▶ **TASK DESCRIPTION**
Locate the line bearing "- Final HPWL" in the material below, then reproduce it and each following line up to and including the line bearing "- R2r startpoint: u_regs.tbl_o[333]".

>>

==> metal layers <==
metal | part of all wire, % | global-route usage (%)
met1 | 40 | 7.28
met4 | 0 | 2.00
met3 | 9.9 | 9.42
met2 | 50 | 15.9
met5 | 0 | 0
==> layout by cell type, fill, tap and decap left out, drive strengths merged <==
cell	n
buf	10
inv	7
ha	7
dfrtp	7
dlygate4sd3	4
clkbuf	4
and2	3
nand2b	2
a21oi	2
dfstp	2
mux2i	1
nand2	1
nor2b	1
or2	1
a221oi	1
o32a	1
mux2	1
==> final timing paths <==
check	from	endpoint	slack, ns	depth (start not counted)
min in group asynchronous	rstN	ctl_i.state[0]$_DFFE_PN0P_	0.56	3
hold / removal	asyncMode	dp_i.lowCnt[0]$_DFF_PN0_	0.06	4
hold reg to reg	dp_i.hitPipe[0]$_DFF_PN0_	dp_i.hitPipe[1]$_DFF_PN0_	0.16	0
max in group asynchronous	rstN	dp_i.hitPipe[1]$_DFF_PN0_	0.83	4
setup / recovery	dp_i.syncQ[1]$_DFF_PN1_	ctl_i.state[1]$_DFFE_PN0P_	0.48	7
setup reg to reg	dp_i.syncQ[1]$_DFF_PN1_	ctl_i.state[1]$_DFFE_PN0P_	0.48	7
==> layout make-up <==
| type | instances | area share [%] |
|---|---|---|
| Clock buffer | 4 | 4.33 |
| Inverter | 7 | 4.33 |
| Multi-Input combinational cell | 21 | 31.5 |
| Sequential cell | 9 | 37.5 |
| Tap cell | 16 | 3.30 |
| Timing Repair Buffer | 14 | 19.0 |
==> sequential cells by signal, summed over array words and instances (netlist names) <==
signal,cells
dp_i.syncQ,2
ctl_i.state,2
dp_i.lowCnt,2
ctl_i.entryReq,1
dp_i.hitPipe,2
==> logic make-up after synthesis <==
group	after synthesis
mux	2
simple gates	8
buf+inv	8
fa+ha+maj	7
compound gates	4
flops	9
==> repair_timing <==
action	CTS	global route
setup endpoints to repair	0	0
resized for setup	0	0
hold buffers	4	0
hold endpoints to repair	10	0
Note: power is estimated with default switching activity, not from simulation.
[config.mk]
export PLATFORM = sky130hd
export DESIGN_NAME = irq_coalescer
export DESIGN_NICKNAME = d
export VERILOG_FILES = /design/src/rtl/coal_pkg.sv /design/src/rtl/coal_datapath.sv /design/src/rtl/coal_ctrl.sv /design/src/rtl/irq_coalescer.sv
export SDC_FILE = /design/constraint.sdc
export NUM_CORES = 1
export LEC_CHECK = 0
export ABC_AREA = 1
export CAP_MARGIN = 10
export CORE_MARGIN = 4
export CORE_UTILIZATION = 45
export CTS_BUF_LIST = sky130_fd_sc_hd__clkbuf_8
export CTS_CLUSTER_SIZE = 12
export DETAILED_ROUTE_END_ITERATION = 8
export PLACE_DENSITY = 0.75
export SLEW_MARGIN = 20
export SYNTH_ARGS = -nofsm -noshare
export SYNTH_HDL_FRONTEND = slang
export SYNTH_SLANG_ARGS = --single-unit
[constraint.sdc]
create_clock -name clk -period 5.1 [get_ports clk]
set_input_delay 1.53 -clock clk [delete_from_list [all_inputs] [get_ports clk]]
set_output_delay 1.53 -clock clk [all_outputs]
set_load 0.01 [all_outputs]
[src/rtl/coal_pkg.sv]
package coal_pkg;
  localparam int THR_W        = 7;
  localparam int CFG_EN_BIT   = 15;
  localparam int CFG_CNT_LSB  = 8;
  localparam int CFG_TIME_LSB = 0;

  typedef struct packed {
    logic             dlyEn;
    logic [THR_W-1:0] cntThr;
    logic [THR_W-1:0] timeThr;
  } coalCfg_t;

  typedef struct packed {
    logic ackPulse;
    logic evtPulse;
  } coalStrobe_t;

  localparam coalCfg_t CFG_RESET = '{dlyEn: 1'b1, cntThr: 7'd20, timeThr: 7'd20};
endpackage

[src/rtl/coal_datapath.sv]
module coal_datapath
  import coal_pkg::*;
#(
  parameter int TICK_DIV = 2500,
  parameter int CNT_W    = 8,
  parameter int TIME_W   = 8
) (
  input  logic        clk,
  input  logic        rst_n,
  input  coalStrobe_t strobe,
  input  coalCfg_t    cfg,
  output logic        thrHit
);
  localparam int DIV_W = (TICK_DIV > 1) ? $clog2(TICK_DIV) : 1;

  logic              tick;
  logic [CNT_W-1:0]  pendCnt;
  logic [TIME_W-1:0] pendTime;

  generate
    if (TICK_DIV > 1) begin : g_div
      logic [DIV_W-1:0] divCnt;
      always_ff @(posedge clk or negedge rst_n) begin
        if (!rst_n)                               divCnt <= '0;
        else if (divCnt == DIV_W'(TICK_DIV - 1))  divCnt <= '0;
        else                                      divCnt <= divCnt + DIV_W'(1);
      end
      assign tick = (divCnt == DIV_W'(TICK_DIV - 1));

      assert_tick_spacing_R5: assert property (@(posedge clk) disable iff (!rst_n)
        tick |=> !tick);
    end else begin : g_nodiv
      assign tick = 1'b1;
    end
  endgenerate

  always_ff @(posedge clk or negedge rst_n) begin
    if (!rst_n) begin
      pendCnt  <= '0;
      pendTime <= '0;
    end else if (strobe.ackPulse) begin
      pendCnt  <= CNT_W'(strobe.evtPulse);
      pendTime <= '0;
    end else begin
      if (strobe.evtPulse && pendCnt != '1)
        pendCnt <= pendCnt + CNT_W'(1);
      if (tick && pendCnt != '0 && pendTime != '1)
        pendTime <= pendTime + TIME_W'(1);
    end
  end

  assign thrHit = cfg.dlyEn &&
                  ((pendCnt > CNT_W'(cfg.cntThr)) ||
                   (pendCnt != '0 && pendTime > TIME_W'(cfg.timeThr)));

  assert_ack_clears_timer_R7: assert property (@(posedge clk) disable iff (!rst_n)
    strobe.ackPulse |=> pendTime == '0);

  assert_ack_restarts_count_R9: assert property (@(posedge clk) disable iff (!rst_n)
    strobe.ackPulse |=> pendCnt == CNT_W'($past(strobe.evtPulse)));

  assert_timer_idle_R4: assert property (@(posedge clk) disable iff (!rst_n)
    pendCnt == '0 |-> pendTime == '0);
endmodule

[src/rtl/coal_ctrl.sv]
module coal_ctrl
  import coal_pkg::*;
#(
  parameter int          ADDR_W   = 12,
  parameter int          DATA_W   = 32,
  parameter int          SRC_BIT  = 16,
  parameter logic [11:0] CFG_OFS  = 12'h20C,
  parameter logic [11:0] STAT_OFS = 12'h220,
  parameter logic [11:0] EN_OFS   = 12'h228
) (
  input  logic              clk,
  input  logic              rst_n,
  input  logic              regWr,
  input  logic [ADDR_W-1:0] regAddr,
  input  logic [DATA_W-1:0] regWrData,
  output logic [DATA_W-1:0] regRdData,
  input  logic              doneEvt,
  input  logic              thrHit,
  output coalStrobe_t       strobe,
  output coalCfg_t          cfgQ,
  output logic              irqOut
);
  logic hitCfg, hitStat, hitEn;
  logic enBit, statusBit, setCond, statusNext;
  logic unusedWrBits;

  assign hitCfg  = (regAddr == ADDR_W'(CFG_OFS));
  assign hitStat = (regAddr == ADDR_W'(STAT_OFS));
  assign hitEn   = (regAddr == ADDR_W'(EN_OFS));

  assign strobe.ackPulse = regWr && hitStat && regWrData[SRC_BIT];
  assign strobe.evtPulse = doneEvt;

  assign setCond    = cfgQ.dlyEn ? thrHit : doneEvt;
  assign statusNext = strobe.ackPulse ? (!cfgQ.dlyEn && doneEvt) : (statusBit | setCond);

  always_ff @(posedge clk or negedge rst_n) begin
    if (!rst_n) begin
      cfgQ      <= CFG_RESET;
      enBit     <= 1'b0;
      statusBit <= 1'b0;
    end else begin
      if (regWr && hitCfg)
        cfgQ <= {regWrData[CFG_EN_BIT],
                 regWrData[CFG_CNT_LSB +: THR_W],
                 regWrData[CFG_TIME_LSB +: THR_W]};
      if (regWr && hitEn)
        enBit <= regWrData[SRC_BIT];
      statusBit <= statusNext;
    end
  end

  always_comb begin
    regRdData = '0;
    if (hitCfg) begin
      regRdData[CFG_EN_BIT]              = cfgQ.dlyEn;
      regRdData[CFG_CNT_LSB +: THR_W]    = cfgQ.cntThr;
      regRdData[CFG_TIME_LSB +: THR_W]   = cfgQ.timeThr;
    end else if (hitStat) begin
      regRdData[SRC_BIT] = statusBit;
    end else if (hitEn) begin
      regRdData[SRC_BIT] = enBit;
    end
  end

  assign irqOut       = statusBit & enBit;
  assign unusedWrBits = ^regWrData;

  assert_sticky_R7: assert property (@(posedge clk) disable iff (!rst_n)
    statusBit && !strobe.ackPulse |=> statusBit);

  assert_ack_clear_R7: assert property (@(posedge clk) disable iff (!rst_n)
    strobe.ackPulse && !(!cfgQ.dlyEn && doneEvt) |=> !statusBit);

  assert_direct_set_R6: assert property (@(posedge clk) disable iff (!rst_n)
    !cfgQ.dlyEn && doneEvt |=> statusBit);

  assert_thr_set_R3: assert property (@(posedge clk) disable iff (!rst_n)
    cfgQ.dlyEn && thrHit && !strobe.ackPulse |=> statusBit);
endmodule

[src/rtl/irq_coalescer.sv]
module irq_coalescer
  import coal_pkg::*;
#(
  parameter int          TICK_DIV = 2500,
  parameter int          ADDR_W   = 12,
  parameter int          DATA_W   = 32,
  parameter int          SRC_BIT  = 16,
  parameter int          CNT_W    = 8,
  parameter int          TIME_W   = 8,
  parameter logic [11:0] CFG_OFS  = 12'h20C,
  parameter logic [11:0] STAT_OFS = 12'h220,
  parameter logic [11:0] EN_OFS   = 12'h228
) (
  input  logic              clk,
  input  logic              rst_n,
  input  logic              regWr,
  input  logic [ADDR_W-1:0] regAddr,
  input  logic [DATA_W-1:0] regWrData,
  output logic [DATA_W-1:0] regRdData,
  input  logic              doneEvt,
  output logic              irqOut
);
  coalStrobe_t strobe;
  coalCfg_t    cfgQ;
  logic        thrHit;

  coal_ctrl #(
    .ADDR_W(ADDR_W), .DATA_W(DATA_W), .SRC_BIT(SRC_BIT),
    .CFG_OFS(CFG_OFS), .STAT_OFS(STAT_OFS), .EN_OFS(EN_OFS)
  ) u_ctrl (
    .clk(clk), .rst_n(rst_n), .regWr(regWr), .regAddr(regAddr),
    .regWrData(regWrData), .regRdData(regRdData), .doneEvt(doneEvt),
    .thrHit(thrHit), .strobe(strobe), .cfgQ(cfgQ), .irqOut(irqOut)
  );

  coal_datapath #(
    .TICK_DIV(TICK_DIV), .CNT_W(CNT_W), .TIME_W(TIME_W)
  ) u_dp (
    .clk(clk), .rst_n(rst_n), .strobe(strobe), .cfg(cfgQ), .thrHit(thrHit)
  );
endmodule
**src/rtl/irq_router_pkg.sv**
```systemverilog
package irq_router_pkg;

    localparam int DATA_W = 32;
    localparam int IDX_W  = 8;

    // window indices
    localparam logic [IDX_W-1:0] IDX_UNIT_ID = 8'h00;
    localparam logic [IDX_W-1:0] IDX_VERSION = 8'h01;
    localparam logic [IDX_W-1:0] IDX_TABLE   = 8'h10;

    localparam logic [7:0] VERSION_CODE = 8'h11;

    typedef struct packed {
        logic [7:0] dest;
        logic       mask;
        logic       level;
        logic [7:0] vector;
    } route_t;

    localparam route_t ROUTE_RESET = '{dest: 8'h00, mask: 1'b1, level: 1'b0, vector: 8'h00};

    typedef struct packed {
        logic       level;
        logic [7:0] dest;
        logic [7:0] vector;
    } msg_t;

    function automatic logic [DATA_W-1:0] route_low(route_t e);
        return {15'b0, e.mask, e.level, 7'b0, e.vector};
    endfunction

    function automatic logic [DATA_W-1:0] route_high(route_t e);
        return {e.dest, 24'b0};
    endfunction

    function automatic logic [IDX_W-1:0] low_index(int n);
        return IDX_W'(int'(IDX_TABLE) + 2 * n);
    endfunction

endpackage

```
**src/rtl/irq_router_regs.sv**
```systemverilog
module irq_router_regs
    import irq_router_pkg::*;
#(
    parameter int NUM_ENT = 24,
    parameter int ADDR_W  = 5
) (
    input  logic              clk,
    input  logic              rst,
    input  logic              bus_wr,
    input  logic [ADDR_W-1:0] bus_addr,
    input  logic [DATA_W-1:0] bus_wdata,
    output logic [DATA_W-1:0] bus_rdata,
    output route_t            tbl_o [NUM_ENT]
);

    localparam logic [ADDR_W-1:0] OFF_INDEX  = ADDR_W'(0);
    localparam logic [ADDR_W-1:0] OFF_WINDOW = ADDR_W'(16);
    localparam logic [7:0]        LAST_ENT   = 8'(NUM_ENT - 1);

    logic [IDX_W-1:0] idx_q;
    logic [7:0]       unit_id_q;
    logic             idx_wr;
    logic             win_wr;
    route_t           tbl [NUM_ENT];
    logic             unused_bits;

    assign idx_wr      = bus_wr && (bus_addr == OFF_INDEX);
    assign win_wr      = bus_wr && (bus_addr == OFF_WINDOW);
    assign unused_bits = ^{bus_wdata[14:8], bus_wdata[23:17]};

    always_ff @(posedge clk) begin
        if (rst) begin
            idx_q     <= '0;
            unit_id_q <= '0;
        end else begin
            if (idx_wr)
                idx_q <= bus_wdata[IDX_W-1:0];
            if (win_wr && idx_q == IDX_UNIT_ID)
                unit_id_q <= bus_wdata[31:24];
        end
    end

    for (genvar e = 0; e < NUM_ENT; e++) begin : g_ent
        localparam logic [IDX_W-1:0] LO_IDX = low_index(e);
        localparam logic [IDX_W-1:0] HI_IDX = LO_IDX + 1'b1;
        route_t ent_q;

        always_ff @(posedge clk) begin
            if (rst) begin
                ent_q <= ROUTE_RESET;
            end else if (win_wr && idx_q == LO_IDX) begin
                ent_q.vector <= bus_wdata[7:0];
                ent_q.level  <= bus_wdata[15];
                ent_q.mask   <= bus_wdata[16];
            end else if (win_wr && idx_q == HI_IDX) begin
                ent_q.dest <= bus_wdata[31:24];
            end
        end

        assign tbl[e] = ent_q;
    end

    assign tbl_o = tbl;

    logic [DATA_W-1:0] win_data;

    always_comb begin
        win_data = '0;
        if (idx_q == IDX_UNIT_ID)
            win_data = {unit_id_q, 24'b0};
        else if (idx_q == IDX_VERSION)
            win_data = {8'b0, LAST_ENT, 8'b0, VERSION_CODE};
        for (int e = 0; e < NUM_ENT; e++) begin
            if (idx_q == low_index(e))
                win_data = route_low(tbl[e]);
            else if (idx_q == low_index(e) + 1'b1)
                win_data = route_high(tbl[e]);
        end
    end

    always_comb begin
        if (bus_addr == OFF_INDEX)
            bus_rdata = {{(DATA_W-IDX_W){1'b0}}, idx_q};
        else if (bus_addr == OFF_WINDOW)
            bus_rdata = win_data;
        else
            bus_rdata = '0;
    end


    index_hold_chk: assert property (@(posedge clk) disable iff (rst)
        !idx_wr |=> $stable(idx_q));

endmodule

```
**src/rtl/irq_router_src.sv**
```systemverilog
module irq_router_src #(
    parameter int NUM_ENT = 24
) (
    input  logic               clk,
    input  logic               rst,
    input  logic [NUM_ENT-1:0] irq_in,
    input  logic [NUM_ENT-1:0] mask,
    input  logic [NUM_ENT-1:0] level,
    input  logic [NUM_ENT-1:0] grant,
    output logic [NUM_ENT-1:0] req
);

    logic [NUM_ENT-1:0] irq_q;
    logic [NUM_ENT-1:0] rise;
    logic [NUM_ENT-1:0] pend_q;

    assign rise = irq_in & ~irq_q;

    always_ff @(posedge clk) begin
        if (rst) begin
            irq_q  <= '0;
            pend_q <= '0;
        end else begin
            irq_q  <= irq_in;
            pend_q <= ((pend_q & ~grant) | rise) & ~mask & ~level;
        end
    end

    assign req = (pend_q | (irq_q & level)) & ~mask;

    for (genvar i = 0; i < NUM_ENT; i++) begin : g_chk

        edge_pend_chk: assert property (@(posedge clk) disable iff (rst)
            (!level[i] && !pend_q[i] && !rise[i]) |=> !pend_q[i]);
    end

endmodule

```
**src/rtl/irq_router_arb.sv**
```systemverilog
module irq_router_arb #(
    parameter int NUM_ENT = 24,
    parameter int ENT_W   = (NUM_ENT > 1) ? $clog2(NUM_ENT) : 1
) (
    input  logic               clk,
    input  logic               rst,
    input  logic [NUM_ENT-1:0] req,
    output logic [NUM_ENT-1:0] grant,
    output logic [ENT_W-1:0]   sel,
    output logic               any
);

    logic [NUM_ENT-1:0] lower_busy;

    // lower_busy[i]: some entry below i is requesting
    assign lower_busy[0] = 1'b0;
    for (genvar i = 1; i < NUM_ENT; i++) begin : g_chain
        assign lower_busy[i] = lower_busy[i-1] | req[i-1];
    end

    assign grant = req & ~lower_busy;
    assign any   = |req;

    always_comb begin
        sel = '0;
        for (int i = 0; i < NUM_ENT; i++)
            if (grant[i])
                sel = ENT_W'(i);
    end


    grant_onehot_chk: assert property (@(posedge clk) disable iff (rst)
        $onehot0(grant));


    grant_subset_chk: assert property (@(posedge clk) disable iff (rst)
        (grant & ~req) == '0);

endmodule

```
**src/rtl/irq_router.sv**
```systemverilog
module irq_router
    import irq_router_pkg::*;
#(
    parameter int NUM_ENT = 24,
    parameter int ADDR_W  = 5
) (
    input  logic               clk,
    input  logic               rst,
    input  logic               bus_wr,
    input  logic [ADDR_W-1:0]  bus_addr,
    input  logic [31:0]        bus_wdata,
    output logic [31:0]        bus_rdata,
    input  logic [NUM_ENT-1:0] irq_in,
    output logic               msg_valid,
    output logic [7:0]         msg_vector,
    output logic [7:0]         msg_dest,
    output logic               msg_level
);

    localparam int ENT_W = (NUM_ENT > 1) ? $clog2(NUM_ENT) : 1;

    route_t             tbl [NUM_ENT];
    logic [NUM_ENT-1:0] mask_v;
    logic [NUM_ENT-1:0] level_v;
    logic [NUM_ENT-1:0] req_v;
    logic [NUM_ENT-1:0] grant_v;
    logic [ENT_W-1:0]   sel;
    logic               any;
    msg_t               msg_q;
    logic               valid_q;

    irq_router_regs #(.NUM_ENT(NUM_ENT), .ADDR_W(ADDR_W)) u_regs (
        .clk      (clk),
        .rst      (rst),
        .bus_wr   (bus_wr),
        .bus_addr (bus_addr),
        .bus_wdata(bus_wdata),
        .bus_rdata(bus_rdata),
        .tbl_o    (tbl)
    );

    for (genvar e = 0; e < NUM_ENT; e++) begin : g_flat
        assign mask_v[e]  = tbl[e].mask;
        assign level_v[e] = tbl[e].level;
    end

    irq_router_src #(.NUM_ENT(NUM_ENT)) u_src (
        .clk   (clk),
        .rst   (rst),
        .irq_in(irq_in),
        .mask  (mask_v),
        .level (level_v),
        .grant (grant_v),
        .req   (req_v)
    );

    irq_router_arb #(.NUM_ENT(NUM_ENT), .ENT_W(ENT_W)) u_arb (
        .clk  (clk),
        .rst  (rst),
        .req  (req_v),
        .grant(grant_v),
        .sel  (sel),
        .any  (any)
    );

    always_ff @(posedge clk) begin
        if (rst) begin
            valid_q <= 1'b0;
            msg_q   <= '0;
        end else begin
            valid_q <= any;
            if (any)
                msg_q <= '{level: tbl[sel].level, dest: tbl[sel].dest, vector: tbl[sel].vector};
        end
    end

    assign msg_valid  = valid_q;
    assign msg_vector = msg_q.vector;
    assign msg_dest   = msg_q.dest;
    assign msg_level  = msg_q.level;


    msg_follow_chk: assert property (@(posedge clk) disable iff (rst)
        any |=> msg_valid);


    msg_idle_chk: assert property (@(posedge clk) disable iff (rst)
        !any |=> !msg_valid);


    masked_quiet_chk: assert property (@(posedge clk) disable iff (rst)
        msg_valid |-> $past((req_v & mask_v) == '0));

endmodule

```
**config.mk**
```make
export PLATFORM = sky130hd
export DESIGN_NAME = irq_router
export DESIGN_NICKNAME = d
export VERILOG_FILES = /design/src/rtl/irq_router_pkg.sv /design/src/rtl/irq_router_regs.sv /design/src/rtl/irq_router_src.sv /design/src/rtl/irq_router_arb.sv /design/src/rtl/irq_router.sv
export SDC_FILE = /design/constraint.sdc
export NUM_CORES = 2
export LEC_CHECK = 0
export BUFFER_PORTS_ARGS = -buffer_cell sky130_fd_sc_hd__buf_2
export CORE_AREA = 3 3 296 298
export CTS_CLUSTER_SIZE = 20
export DETAILED_ROUTE_END_ITERATION = 8
export DIE_AREA = 0 0 299 301
export GPL_ROUTABILITY_DRIVEN = 1
export PLACE_DENSITY = 0.44
export SLEW_MARGIN = 5
export SYNTH_ARGS = -nofsm -noshare
export SYNTH_HDL_FRONTEND = slang
export SYNTH_SLANG_ARGS = --single-unit
```
**constraint.sdc**
```tcl
create_clock -name clk -period 8.94 [get_ports clk]
set_input_delay 1.788 -clock clk [delete_from_list [all_inputs] [get_ports clk]]
set_output_delay 1.788 -clock clk [all_outputs]
set_load 0.01 [all_outputs]
```
==> impl_results.md <==
- Critical Path End Type: primary output
- Max-Cap Viols: 0
- Endpoints failing setup: 0
- GP Congestion: 0.887
- GRT Total Usage: 24.9%
- First DRT Iteration DRCs: 2,948
- Hold WS: 0.443 ns
- #FFs+latches synth: 514
- Die Span Y: 301 um
- Htree depth: 2
- Row Count: 107
- Normalized max-slew margin: 13.7%
- Initial Util: 29.9%
- Resized cells post-CTS: 0
- Reg clk slew, reported paths: 0.06 ns
- Kind of critical path: flip-flop to primary output
- Final HPWL from detailed placement: 82,300 um
- Worst-margin pin slew: 1.28 ns
- GR Overflow Total: 0
- Worst setup SP type: flip-flop
- I/O pins: 114
- Status: complete, no violations
- Number of port buffers: 88
- Vias per cell: 5.61
- Nets: 3,448
- Die area: 90,000 um^2
- Antenna Nets Post-Route: 0
- YS warnings: 0
- Setup Fix Bufs, Post-CTS: 0
- Wl on met1: 54,000 um
- Hold_sp: u_src.irq_q[0]
- CTS hold repair buffers: 0
- Final Skew: 0.0195 ns
- Final WL: 116,000 um
- TritonRoute pass-1 iters: 6
- Setup TNS: 0 ns
- Largest net degree at the start of global routing: 116
- Post-synth EDFFs: 0
- Met2 routed WL: 49,400 um
- Cells after Synth: 3,364
- Mapped Area: 25,500 um^2
- CTS max path bufs: 3
- N_diodes: 0
- Top cells by count, synth: 1,102 x nand2_1, 514 x dfxtp_1, 489 x a21oi_1, 163 x mux2i_1, 161 x clkbuf_1
- Req. time, crit path: 7.15 ns
- Avg Cell Area, Syn: 7.57 um^2
- Vias in the first global route: 23,765
- Ys async rst share: 0%
- Top cells by area, synth: dfxtp_1 40%, nand2_1 16%, a21oi_1 9.6%
- Cell Pwr Density: 170 nW/um^2
- Core Box Area: 85,100 um^2
- Total CTS buffers: 59
- Die X: 299 um
- DR WL met3: 9540 um
- R2r startpoint: u_regs.tbl_o[333]
- Pleak: 9.59 nW
- Synth Flop Type: dfxtp_1
- DR top layer: met5
- Share of cells above drive strength 1: 9.67%
- Critical-path maximum fanout: 21
- Vias: 25,674
- Unrepaired setup endpoints after global routing: false
- Worst vdd ir: 0.000124 V
- Worst-Skew Late Latency: 0.64 ns
- Arrival time at the worst endpoint: 4.72 ns
- Cell with the most instances after synthesis: nand2_1
- Area Growth Syn to Fin: 14.1%
- CTS Root Cell: clkbuf_16
- Finished Core Util: 34.1%
- Dominant cell type by area after synthesis: dfxtp_1
- Global-route wire length before repair: 169,000 um
- Count of final hold-check violations: 0
- DRC viols: 0
- F_max: 0.154 GHz
- TritonCTS clock tree: done
- Crit share post-route: 72.8%
- DR WL/cell: 25.3 um
- Seq/Total Area, Yosys: 40.4%
- Initial antenna violation count: 6
- Count of cell types in the netlist: 74
- Slew Viols, Final: 0
- Pwr Total: 4.94 mW
- Final Critical Period: 6.51 ns
- CP Launch Point: u_regs.idx_q[3]
- CTS sink count: 514
- Worst hold-check path type: flip-flop to flip-flop
- Top-area cell type share of the netlist area: 40.4%
cell type report:
type / count / area (um^2)
multi-input combinational: 2613 / 14100
sequential: 514 / 10300
fill: 9147 / 56100
tap: 1144 / 1430
clock inverter: 17 / 139
inverter: 11 / 41.3
timing repair buffer: 185 / 1180
clock buffer: 93 / 1850
kinds of logic after synthesis:
kind of cell	count (synthesis)	synth area share, %
and+or+nand+nor	1551	25.9
other	1	0.0147
muxes	185	8.16
DFF	514	40.4
AOI/OAI and AO/OA	866	21.1
buffers and inverters	247	4.44
metrics by stage:
step | area, um^2 | std cells | setup WS, ns
finish | 29100 | 4577 | 2.43
global route | 29100 | 4577 | 2.35
CTS | 29100 | 4577 | 2.59
detailed placement | 27100 | 4467 | 3.27
global placement | 27100 | 4467 | 3.29
floorplan | 25500 | 3374 | 3.50
placed cells by master, fill, tap and decap left out, drive strengths merged, types with 18 or more instances in the layout:
cell and n:
a22o 31, a22oi 113, nand2 1103, o22ai 21
a21oi 492, nor3 55, dfxtp 514, o21ai 32
mux2i 163, buf 185, nand3 83, nor2 111
nor2b 46, a31oi 28, clkbuf 93, nor4 28
a221oi 37, and3 18, nand4 36
critical path, stage by stage, from the launching register on:
cell,delay [ns]
dfxtp_1,1.07
nand4_1,0.70
nor2_1,1.00
a22oi_1,0.33
nand4_1,0.22
nor3_1,0.08
o21ai_0,0.44
buf_2,0.23
registers in the layout, indices dropped and copies added, names as in the netlist:
name              cells
u_regs.tbl_o        432
u_src.irq_q          24
u_src.pend_q         24
msg_dest              8
msg_vector            8
u_regs.idx_q          8
u_regs.unit_id_q      8
msg_level             1
msg_valid             1
worst paths after layout:
path,cells after the start,slack (ns),end
max reg2reg,9,4.10,msg_dest[1]
max,7,2.43,bus_rdata[30]
min,1,0.44,u_src.pend_q[0]
min reg2reg,1,0.44,u_src.pend_q[0]
report_power, final:
group | internal [mW] | leakage, nW | switching [mW] | total (mW)
logic | 0.0254 | 4.45 | 0.112 | 0.137
registers | 2.30 | 4.15 | 0.00427 | 2.30
clock network | 1.46 | 0.997 | 1.04 | 2.50
metal layers:
layer,up-vias,GRT usage (%)
met1,12571,36.6
met5,-,0
li1,11906,-
met3,150,4.74
met4,2,6.51
met2,1045,37.1
No activity file was read; power rests on OpenSTA's default activity.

<<

▶ **RESPONSE TO THIS TASK**
- Final HPWL from detailed placement: 82,300 um
- Worst-margin pin slew: 1.28 ns
- GR Overflow Total: 0
- Worst setup SP type: flip-flop
- I/O pins: 114
- Status: complete, no violations
- Number of port buffers: 88
- Vias per cell: 5.61
- Nets: 3,448
- Die area: 90,000 um^2
- Antenna Nets Post-Route: 0
- YS warnings: 0
- Setup Fix Bufs, Post-CTS: 0
- Wl on met1: 54,000 um
- Hold_sp: u_src.irq_q[0]
- CTS hold repair buffers: 0
- Final Skew: 0.0195 ns
- Final WL: 116,000 um
- TritonRoute pass-1 iters: 6
- Setup TNS: 0 ns
- Largest net degree at the start of global routing: 116
- Post-synth EDFFs: 0
- Met2 routed WL: 49,400 um
- Cells after Synth: 3,364
- Mapped Area: 25,500 um^2
- CTS max path bufs: 3
- N_diodes: 0
- Top cells by count, synth: 1,102 x nand2_1, 514 x dfxtp_1, 489 x a21oi_1, 163 x mux2i_1, 161 x clkbuf_1
- Req. time, crit path: 7.15 ns
- Avg Cell Area, Syn: 7.57 um^2
- Vias in the first global route: 23,765
- Ys async rst share: 0%
- Top cells by area, synth: dfxtp_1 40%, nand2_1 16%, a21oi_1 9.6%
- Cell Pwr Density: 170 nW/um^2
- Core Box Area: 85,100 um^2
- Total CTS buffers: 59
- Die X: 299 um
- DR WL met3: 9540 um
- R2r startpoint: u_regs.tbl_o[333]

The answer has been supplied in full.